**Assignment**
Take every line from the material that has the word "resized" in it.

BEGIN Supplied records

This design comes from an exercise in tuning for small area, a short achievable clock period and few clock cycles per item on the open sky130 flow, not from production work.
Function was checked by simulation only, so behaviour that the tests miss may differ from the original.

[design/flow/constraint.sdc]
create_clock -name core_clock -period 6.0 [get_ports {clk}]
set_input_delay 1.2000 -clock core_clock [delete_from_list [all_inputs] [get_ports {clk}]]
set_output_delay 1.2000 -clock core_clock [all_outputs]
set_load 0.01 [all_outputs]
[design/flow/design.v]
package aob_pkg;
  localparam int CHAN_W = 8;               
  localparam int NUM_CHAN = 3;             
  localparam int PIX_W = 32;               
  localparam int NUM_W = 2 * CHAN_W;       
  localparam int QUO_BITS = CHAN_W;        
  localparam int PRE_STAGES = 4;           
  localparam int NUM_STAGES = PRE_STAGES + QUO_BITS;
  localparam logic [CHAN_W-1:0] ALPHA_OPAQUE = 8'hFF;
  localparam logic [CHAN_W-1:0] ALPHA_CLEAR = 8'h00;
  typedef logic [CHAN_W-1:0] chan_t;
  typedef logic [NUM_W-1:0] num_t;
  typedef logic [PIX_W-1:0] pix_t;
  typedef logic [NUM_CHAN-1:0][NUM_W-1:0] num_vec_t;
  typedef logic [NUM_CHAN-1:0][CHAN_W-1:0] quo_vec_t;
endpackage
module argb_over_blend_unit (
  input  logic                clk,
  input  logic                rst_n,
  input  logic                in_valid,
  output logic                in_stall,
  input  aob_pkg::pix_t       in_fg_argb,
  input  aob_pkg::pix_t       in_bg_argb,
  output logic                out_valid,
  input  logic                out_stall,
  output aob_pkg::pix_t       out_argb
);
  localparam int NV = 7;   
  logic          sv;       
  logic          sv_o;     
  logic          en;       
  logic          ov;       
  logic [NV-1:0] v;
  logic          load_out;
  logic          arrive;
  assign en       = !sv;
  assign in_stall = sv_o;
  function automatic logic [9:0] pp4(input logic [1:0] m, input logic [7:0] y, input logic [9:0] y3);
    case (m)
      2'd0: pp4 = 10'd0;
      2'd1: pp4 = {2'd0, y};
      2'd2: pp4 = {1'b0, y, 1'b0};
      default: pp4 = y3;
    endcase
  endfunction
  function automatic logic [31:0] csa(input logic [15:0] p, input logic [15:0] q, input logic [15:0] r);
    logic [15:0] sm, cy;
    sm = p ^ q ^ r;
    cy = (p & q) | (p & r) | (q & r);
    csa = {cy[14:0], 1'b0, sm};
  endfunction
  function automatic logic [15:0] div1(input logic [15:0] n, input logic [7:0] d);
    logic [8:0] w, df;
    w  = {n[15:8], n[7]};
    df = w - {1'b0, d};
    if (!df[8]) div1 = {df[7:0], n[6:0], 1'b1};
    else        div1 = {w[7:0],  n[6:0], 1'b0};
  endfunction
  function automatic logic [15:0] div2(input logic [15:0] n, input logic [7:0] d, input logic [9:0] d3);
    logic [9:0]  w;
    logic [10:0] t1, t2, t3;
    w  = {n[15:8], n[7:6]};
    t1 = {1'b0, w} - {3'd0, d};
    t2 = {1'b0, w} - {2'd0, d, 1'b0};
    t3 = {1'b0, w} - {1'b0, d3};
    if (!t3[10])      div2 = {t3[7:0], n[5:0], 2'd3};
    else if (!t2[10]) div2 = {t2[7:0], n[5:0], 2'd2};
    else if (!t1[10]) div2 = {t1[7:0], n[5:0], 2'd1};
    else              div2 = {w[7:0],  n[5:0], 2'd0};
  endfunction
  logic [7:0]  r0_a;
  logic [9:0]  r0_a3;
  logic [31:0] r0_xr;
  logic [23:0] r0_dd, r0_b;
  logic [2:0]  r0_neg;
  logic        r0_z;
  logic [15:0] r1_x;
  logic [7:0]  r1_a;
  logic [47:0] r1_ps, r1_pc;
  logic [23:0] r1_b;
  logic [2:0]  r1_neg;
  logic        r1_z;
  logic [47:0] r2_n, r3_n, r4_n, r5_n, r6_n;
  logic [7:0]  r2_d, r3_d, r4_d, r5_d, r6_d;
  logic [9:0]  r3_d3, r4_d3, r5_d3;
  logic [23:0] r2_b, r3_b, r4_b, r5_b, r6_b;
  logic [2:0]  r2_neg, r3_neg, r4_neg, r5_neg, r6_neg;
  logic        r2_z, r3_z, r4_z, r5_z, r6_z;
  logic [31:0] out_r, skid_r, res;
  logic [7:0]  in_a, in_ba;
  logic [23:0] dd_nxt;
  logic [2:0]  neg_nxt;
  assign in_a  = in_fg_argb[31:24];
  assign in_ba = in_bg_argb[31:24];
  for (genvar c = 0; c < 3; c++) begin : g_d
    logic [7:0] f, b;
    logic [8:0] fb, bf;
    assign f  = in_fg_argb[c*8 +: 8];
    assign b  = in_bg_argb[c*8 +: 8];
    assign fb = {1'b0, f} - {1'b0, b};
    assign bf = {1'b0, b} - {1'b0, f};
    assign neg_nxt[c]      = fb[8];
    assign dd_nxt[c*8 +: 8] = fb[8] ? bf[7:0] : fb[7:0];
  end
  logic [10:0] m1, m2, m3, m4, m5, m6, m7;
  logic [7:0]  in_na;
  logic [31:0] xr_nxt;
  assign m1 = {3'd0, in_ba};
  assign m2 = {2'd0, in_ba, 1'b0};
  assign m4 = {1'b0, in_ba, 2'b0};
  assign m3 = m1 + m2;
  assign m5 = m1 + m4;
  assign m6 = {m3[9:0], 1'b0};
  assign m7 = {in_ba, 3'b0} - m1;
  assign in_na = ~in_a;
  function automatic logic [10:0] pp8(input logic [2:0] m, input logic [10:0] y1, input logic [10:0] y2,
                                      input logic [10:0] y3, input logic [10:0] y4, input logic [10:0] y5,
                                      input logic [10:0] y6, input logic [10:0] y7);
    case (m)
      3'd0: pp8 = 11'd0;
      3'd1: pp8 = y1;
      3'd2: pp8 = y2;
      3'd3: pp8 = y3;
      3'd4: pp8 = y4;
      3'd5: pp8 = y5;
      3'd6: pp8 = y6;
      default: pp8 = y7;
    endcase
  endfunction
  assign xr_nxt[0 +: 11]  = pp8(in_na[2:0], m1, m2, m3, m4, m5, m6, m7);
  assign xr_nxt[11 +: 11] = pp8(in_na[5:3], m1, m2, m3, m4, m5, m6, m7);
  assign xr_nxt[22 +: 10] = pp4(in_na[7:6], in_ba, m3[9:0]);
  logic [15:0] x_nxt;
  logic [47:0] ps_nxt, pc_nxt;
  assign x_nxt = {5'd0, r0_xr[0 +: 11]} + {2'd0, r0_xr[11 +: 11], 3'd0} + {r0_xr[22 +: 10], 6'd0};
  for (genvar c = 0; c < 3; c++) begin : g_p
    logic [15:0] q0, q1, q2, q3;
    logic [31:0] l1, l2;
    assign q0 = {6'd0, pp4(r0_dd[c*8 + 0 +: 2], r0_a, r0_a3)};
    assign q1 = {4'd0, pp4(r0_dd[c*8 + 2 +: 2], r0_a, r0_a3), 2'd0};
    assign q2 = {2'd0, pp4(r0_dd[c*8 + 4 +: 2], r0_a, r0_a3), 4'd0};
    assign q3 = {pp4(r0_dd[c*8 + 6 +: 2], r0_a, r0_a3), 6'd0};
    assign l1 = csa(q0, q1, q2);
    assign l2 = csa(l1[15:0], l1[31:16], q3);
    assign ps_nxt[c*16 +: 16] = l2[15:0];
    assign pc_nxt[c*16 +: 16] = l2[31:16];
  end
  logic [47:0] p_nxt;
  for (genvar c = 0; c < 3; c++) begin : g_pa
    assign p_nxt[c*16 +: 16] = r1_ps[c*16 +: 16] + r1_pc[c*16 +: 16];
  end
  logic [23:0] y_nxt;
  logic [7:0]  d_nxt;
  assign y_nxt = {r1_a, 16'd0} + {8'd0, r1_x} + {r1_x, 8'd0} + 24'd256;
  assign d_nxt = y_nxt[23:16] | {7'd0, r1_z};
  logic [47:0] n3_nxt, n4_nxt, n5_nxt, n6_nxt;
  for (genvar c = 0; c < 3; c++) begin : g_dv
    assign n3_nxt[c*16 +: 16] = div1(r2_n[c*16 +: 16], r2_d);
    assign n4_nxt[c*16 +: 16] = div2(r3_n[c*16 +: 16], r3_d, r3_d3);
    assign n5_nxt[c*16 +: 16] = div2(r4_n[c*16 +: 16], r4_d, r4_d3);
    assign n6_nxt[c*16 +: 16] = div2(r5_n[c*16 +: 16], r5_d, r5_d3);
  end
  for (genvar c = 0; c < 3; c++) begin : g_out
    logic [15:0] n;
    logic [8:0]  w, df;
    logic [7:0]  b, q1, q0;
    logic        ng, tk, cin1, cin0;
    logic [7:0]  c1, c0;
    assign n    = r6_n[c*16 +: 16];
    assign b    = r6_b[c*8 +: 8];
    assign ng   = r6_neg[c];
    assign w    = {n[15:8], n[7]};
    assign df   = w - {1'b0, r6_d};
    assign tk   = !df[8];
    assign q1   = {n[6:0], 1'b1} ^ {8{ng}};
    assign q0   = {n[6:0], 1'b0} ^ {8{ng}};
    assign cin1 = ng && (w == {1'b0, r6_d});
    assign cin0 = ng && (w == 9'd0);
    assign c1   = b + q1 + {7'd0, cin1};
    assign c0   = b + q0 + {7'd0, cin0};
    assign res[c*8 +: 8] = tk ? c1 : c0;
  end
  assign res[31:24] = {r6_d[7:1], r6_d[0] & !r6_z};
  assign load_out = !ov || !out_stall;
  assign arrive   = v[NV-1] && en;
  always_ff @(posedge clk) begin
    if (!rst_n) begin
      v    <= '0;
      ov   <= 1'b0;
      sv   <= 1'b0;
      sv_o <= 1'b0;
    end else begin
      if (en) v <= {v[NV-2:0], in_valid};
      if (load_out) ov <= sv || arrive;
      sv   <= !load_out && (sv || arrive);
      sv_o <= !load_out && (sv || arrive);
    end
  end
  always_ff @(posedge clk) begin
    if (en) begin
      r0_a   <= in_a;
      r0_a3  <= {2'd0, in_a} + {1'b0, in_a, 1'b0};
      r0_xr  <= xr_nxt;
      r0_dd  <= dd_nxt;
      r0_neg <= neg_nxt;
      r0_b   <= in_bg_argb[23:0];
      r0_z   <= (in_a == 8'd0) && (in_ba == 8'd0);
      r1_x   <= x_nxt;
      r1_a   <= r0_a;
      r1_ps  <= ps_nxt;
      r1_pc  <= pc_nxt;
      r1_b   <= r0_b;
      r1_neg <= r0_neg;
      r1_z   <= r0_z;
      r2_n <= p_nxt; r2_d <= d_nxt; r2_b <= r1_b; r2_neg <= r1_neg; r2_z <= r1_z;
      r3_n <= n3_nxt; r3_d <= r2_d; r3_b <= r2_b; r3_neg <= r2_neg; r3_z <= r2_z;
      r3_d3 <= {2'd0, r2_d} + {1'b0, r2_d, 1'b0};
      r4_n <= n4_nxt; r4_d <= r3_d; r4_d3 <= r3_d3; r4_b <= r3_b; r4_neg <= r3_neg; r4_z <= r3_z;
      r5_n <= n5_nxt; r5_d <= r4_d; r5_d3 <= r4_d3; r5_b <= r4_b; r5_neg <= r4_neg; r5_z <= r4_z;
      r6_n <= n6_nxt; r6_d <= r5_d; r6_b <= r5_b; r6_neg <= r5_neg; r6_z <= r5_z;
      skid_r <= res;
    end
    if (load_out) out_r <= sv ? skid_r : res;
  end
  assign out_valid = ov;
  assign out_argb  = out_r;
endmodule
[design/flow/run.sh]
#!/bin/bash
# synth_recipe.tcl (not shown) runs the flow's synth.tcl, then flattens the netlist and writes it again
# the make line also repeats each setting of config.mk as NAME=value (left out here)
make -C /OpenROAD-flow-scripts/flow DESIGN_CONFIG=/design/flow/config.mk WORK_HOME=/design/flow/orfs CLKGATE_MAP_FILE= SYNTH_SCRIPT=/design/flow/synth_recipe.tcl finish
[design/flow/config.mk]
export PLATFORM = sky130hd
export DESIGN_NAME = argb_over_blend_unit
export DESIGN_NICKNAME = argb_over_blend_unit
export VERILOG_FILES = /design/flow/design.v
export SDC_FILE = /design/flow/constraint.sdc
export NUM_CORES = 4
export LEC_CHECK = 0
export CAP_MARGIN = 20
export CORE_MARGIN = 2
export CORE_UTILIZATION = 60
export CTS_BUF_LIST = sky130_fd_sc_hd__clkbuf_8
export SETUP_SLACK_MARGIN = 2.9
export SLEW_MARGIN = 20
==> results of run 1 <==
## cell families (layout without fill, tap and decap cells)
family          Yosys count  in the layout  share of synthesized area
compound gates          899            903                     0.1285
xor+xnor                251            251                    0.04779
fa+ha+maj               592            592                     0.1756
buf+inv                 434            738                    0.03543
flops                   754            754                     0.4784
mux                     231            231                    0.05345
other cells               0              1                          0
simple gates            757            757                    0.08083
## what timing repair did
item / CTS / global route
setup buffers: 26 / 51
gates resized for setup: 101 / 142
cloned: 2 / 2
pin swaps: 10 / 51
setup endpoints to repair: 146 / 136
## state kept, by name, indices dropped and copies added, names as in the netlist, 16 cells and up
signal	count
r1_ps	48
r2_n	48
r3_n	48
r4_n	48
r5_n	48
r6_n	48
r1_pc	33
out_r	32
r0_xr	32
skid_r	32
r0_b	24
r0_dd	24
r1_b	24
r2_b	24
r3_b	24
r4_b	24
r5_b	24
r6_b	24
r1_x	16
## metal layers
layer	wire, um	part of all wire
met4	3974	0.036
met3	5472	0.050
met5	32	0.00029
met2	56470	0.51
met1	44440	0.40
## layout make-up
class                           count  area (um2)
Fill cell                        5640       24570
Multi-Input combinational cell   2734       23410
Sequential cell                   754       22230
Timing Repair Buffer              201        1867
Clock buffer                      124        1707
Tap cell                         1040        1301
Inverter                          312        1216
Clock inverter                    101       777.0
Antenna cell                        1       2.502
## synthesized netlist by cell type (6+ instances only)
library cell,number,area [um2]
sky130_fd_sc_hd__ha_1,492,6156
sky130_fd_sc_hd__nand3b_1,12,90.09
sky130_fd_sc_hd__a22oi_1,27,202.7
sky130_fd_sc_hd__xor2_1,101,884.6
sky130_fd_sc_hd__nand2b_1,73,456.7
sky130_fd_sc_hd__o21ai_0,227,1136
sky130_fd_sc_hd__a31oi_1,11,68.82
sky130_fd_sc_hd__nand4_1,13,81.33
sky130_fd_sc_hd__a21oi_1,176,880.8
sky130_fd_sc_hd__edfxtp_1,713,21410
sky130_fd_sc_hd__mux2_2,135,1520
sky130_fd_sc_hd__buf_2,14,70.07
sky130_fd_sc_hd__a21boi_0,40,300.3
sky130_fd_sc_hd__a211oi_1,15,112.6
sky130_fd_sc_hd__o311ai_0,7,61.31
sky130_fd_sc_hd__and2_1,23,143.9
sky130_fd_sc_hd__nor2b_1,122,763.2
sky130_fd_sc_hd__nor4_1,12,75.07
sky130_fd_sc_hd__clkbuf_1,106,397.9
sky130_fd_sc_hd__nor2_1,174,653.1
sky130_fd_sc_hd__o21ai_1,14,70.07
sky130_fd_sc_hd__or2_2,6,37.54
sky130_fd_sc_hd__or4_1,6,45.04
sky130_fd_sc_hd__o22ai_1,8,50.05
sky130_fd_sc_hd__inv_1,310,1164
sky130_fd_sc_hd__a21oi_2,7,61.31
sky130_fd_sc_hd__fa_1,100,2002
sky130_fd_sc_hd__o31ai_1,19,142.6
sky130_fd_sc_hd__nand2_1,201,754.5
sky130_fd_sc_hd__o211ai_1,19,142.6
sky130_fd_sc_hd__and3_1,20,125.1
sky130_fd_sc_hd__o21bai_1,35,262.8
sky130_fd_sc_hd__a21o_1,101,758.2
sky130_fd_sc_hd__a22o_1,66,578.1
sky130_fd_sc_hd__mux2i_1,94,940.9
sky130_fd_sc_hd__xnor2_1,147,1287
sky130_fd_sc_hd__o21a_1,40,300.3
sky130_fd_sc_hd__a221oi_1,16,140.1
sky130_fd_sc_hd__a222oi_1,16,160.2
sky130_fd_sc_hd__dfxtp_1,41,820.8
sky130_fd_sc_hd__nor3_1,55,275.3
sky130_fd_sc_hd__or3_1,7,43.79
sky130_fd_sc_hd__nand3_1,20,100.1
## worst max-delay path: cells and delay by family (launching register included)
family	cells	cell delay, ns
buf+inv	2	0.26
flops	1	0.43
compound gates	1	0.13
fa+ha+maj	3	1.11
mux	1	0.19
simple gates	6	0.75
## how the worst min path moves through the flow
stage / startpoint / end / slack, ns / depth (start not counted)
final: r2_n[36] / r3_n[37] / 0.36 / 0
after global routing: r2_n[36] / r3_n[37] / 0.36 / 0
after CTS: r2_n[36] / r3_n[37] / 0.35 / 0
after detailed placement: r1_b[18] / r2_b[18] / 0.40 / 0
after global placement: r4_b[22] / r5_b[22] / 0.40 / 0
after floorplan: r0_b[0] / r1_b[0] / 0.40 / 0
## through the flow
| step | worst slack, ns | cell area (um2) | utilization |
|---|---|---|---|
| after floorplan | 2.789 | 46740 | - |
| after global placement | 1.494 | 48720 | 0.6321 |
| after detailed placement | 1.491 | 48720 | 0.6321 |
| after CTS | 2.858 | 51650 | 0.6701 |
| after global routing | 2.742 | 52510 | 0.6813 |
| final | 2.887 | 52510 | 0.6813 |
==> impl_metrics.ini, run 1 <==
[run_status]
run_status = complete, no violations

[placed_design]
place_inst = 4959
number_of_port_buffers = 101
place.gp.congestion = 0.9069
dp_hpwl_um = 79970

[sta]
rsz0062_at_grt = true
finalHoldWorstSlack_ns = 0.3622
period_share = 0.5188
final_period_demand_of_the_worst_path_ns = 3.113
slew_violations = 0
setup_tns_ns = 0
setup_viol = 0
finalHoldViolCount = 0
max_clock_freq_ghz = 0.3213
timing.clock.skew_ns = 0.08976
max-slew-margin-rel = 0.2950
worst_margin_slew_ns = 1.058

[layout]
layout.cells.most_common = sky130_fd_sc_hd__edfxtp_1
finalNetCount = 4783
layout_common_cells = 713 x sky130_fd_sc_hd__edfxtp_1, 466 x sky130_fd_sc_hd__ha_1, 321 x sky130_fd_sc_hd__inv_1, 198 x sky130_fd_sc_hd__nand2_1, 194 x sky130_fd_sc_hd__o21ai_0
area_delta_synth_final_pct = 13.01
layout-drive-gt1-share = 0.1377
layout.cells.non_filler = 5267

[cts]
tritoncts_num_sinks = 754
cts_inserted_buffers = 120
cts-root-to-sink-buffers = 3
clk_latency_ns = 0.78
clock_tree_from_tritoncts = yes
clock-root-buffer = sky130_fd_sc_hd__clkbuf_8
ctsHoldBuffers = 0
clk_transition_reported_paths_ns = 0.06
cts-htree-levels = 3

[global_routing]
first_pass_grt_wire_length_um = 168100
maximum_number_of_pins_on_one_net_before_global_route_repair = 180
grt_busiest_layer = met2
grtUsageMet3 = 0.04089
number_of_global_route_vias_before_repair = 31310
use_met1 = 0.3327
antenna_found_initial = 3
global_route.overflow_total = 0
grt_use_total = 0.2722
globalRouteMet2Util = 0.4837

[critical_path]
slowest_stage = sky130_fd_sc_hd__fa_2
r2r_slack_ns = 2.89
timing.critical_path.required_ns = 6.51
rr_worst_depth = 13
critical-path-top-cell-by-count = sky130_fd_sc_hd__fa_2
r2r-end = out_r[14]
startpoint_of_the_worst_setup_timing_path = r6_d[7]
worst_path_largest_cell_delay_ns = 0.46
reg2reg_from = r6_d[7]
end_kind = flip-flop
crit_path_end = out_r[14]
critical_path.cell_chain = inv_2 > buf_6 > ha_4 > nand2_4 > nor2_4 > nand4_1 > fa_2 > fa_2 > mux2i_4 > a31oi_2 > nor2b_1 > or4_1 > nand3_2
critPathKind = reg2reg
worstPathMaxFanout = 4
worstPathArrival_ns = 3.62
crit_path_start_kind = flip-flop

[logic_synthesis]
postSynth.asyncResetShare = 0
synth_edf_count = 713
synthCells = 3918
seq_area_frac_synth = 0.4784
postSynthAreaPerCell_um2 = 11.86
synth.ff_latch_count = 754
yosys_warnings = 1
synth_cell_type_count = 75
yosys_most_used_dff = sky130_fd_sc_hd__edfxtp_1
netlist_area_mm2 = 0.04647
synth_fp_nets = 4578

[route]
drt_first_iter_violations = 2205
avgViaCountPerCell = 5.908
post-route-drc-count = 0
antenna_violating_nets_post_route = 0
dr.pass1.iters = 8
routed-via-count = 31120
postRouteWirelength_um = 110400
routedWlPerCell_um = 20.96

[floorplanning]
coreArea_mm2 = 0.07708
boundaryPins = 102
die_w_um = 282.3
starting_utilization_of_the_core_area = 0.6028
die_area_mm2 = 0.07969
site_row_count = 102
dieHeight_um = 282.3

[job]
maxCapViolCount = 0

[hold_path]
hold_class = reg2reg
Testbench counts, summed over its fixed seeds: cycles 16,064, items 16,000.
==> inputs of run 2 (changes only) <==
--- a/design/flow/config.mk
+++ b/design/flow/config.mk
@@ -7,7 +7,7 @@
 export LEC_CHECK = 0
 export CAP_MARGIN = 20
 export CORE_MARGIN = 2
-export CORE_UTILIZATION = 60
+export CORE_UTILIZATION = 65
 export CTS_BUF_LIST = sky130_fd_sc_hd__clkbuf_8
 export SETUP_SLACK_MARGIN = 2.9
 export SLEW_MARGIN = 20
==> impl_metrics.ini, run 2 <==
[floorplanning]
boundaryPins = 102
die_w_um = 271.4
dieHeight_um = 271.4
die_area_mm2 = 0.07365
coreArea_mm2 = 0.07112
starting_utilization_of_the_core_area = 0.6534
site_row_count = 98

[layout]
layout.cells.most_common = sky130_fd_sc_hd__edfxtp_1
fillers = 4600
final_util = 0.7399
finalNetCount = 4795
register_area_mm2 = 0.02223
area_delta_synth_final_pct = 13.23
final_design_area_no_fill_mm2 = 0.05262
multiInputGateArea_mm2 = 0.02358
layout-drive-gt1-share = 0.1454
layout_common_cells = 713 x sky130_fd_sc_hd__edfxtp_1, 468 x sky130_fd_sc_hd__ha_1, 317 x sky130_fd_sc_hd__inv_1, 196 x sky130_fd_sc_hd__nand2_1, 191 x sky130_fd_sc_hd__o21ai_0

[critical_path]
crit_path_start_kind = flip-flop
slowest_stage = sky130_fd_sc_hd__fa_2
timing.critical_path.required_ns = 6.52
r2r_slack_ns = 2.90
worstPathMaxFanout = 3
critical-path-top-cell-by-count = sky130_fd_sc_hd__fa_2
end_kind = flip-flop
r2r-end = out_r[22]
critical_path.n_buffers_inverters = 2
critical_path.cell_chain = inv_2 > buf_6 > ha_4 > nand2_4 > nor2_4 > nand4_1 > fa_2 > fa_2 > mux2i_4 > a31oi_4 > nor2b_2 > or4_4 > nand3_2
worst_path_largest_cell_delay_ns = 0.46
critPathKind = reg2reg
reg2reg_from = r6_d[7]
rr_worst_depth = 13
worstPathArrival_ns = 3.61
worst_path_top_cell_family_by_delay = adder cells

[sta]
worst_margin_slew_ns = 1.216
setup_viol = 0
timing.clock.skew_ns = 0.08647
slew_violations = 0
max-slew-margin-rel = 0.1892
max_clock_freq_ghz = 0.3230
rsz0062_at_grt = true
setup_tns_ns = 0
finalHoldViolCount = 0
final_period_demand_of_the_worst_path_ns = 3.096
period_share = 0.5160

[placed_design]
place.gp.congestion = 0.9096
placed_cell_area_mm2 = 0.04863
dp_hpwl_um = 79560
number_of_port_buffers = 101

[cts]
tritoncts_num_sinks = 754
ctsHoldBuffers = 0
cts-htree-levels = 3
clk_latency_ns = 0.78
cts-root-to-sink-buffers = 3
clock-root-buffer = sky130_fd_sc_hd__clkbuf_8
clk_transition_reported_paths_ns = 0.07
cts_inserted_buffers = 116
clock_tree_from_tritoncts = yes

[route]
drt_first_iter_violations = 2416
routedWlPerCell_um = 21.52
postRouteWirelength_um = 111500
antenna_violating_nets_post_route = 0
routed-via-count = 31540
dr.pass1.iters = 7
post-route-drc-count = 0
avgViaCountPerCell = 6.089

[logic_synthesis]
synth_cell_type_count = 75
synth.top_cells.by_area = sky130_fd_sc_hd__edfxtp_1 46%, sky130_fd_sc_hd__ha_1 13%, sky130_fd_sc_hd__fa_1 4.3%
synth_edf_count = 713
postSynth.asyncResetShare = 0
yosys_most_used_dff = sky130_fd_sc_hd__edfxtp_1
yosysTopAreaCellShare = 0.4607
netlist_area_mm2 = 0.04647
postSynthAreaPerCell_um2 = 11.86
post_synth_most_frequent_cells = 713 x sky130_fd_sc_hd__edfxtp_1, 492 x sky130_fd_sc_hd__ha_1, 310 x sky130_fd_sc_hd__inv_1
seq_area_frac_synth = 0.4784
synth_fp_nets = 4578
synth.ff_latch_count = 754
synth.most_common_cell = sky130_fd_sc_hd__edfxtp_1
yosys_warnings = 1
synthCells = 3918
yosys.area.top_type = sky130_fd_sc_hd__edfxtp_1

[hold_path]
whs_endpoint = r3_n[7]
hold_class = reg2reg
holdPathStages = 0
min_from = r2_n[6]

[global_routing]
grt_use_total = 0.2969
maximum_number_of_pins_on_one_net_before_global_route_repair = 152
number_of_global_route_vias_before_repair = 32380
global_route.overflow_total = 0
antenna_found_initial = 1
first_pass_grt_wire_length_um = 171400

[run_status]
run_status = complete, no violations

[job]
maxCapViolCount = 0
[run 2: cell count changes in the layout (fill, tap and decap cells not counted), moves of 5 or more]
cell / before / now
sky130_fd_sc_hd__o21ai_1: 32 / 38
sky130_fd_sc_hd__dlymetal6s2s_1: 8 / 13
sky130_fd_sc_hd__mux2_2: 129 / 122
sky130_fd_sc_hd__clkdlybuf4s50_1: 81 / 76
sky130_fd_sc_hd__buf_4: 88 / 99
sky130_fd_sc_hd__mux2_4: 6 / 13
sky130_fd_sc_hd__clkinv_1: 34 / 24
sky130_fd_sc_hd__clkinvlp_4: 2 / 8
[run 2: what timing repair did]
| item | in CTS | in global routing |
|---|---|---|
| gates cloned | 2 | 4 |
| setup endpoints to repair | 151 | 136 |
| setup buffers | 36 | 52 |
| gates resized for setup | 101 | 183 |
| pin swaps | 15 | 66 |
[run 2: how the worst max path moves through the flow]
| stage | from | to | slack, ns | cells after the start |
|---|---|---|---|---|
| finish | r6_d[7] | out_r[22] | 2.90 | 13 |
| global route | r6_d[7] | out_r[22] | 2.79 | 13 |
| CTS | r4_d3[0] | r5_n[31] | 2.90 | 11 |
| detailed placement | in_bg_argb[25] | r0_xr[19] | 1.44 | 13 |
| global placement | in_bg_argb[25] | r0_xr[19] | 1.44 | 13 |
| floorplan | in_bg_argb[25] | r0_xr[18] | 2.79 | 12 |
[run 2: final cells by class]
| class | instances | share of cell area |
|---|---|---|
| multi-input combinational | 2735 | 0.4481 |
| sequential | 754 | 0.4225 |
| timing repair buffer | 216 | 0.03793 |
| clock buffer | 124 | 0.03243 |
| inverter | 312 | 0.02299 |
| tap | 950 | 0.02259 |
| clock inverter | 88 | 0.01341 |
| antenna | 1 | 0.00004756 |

END Supplied records

**Problem solution**
gates resized for setup: 101 / 142
| gates resized for setup | 101 | 183 |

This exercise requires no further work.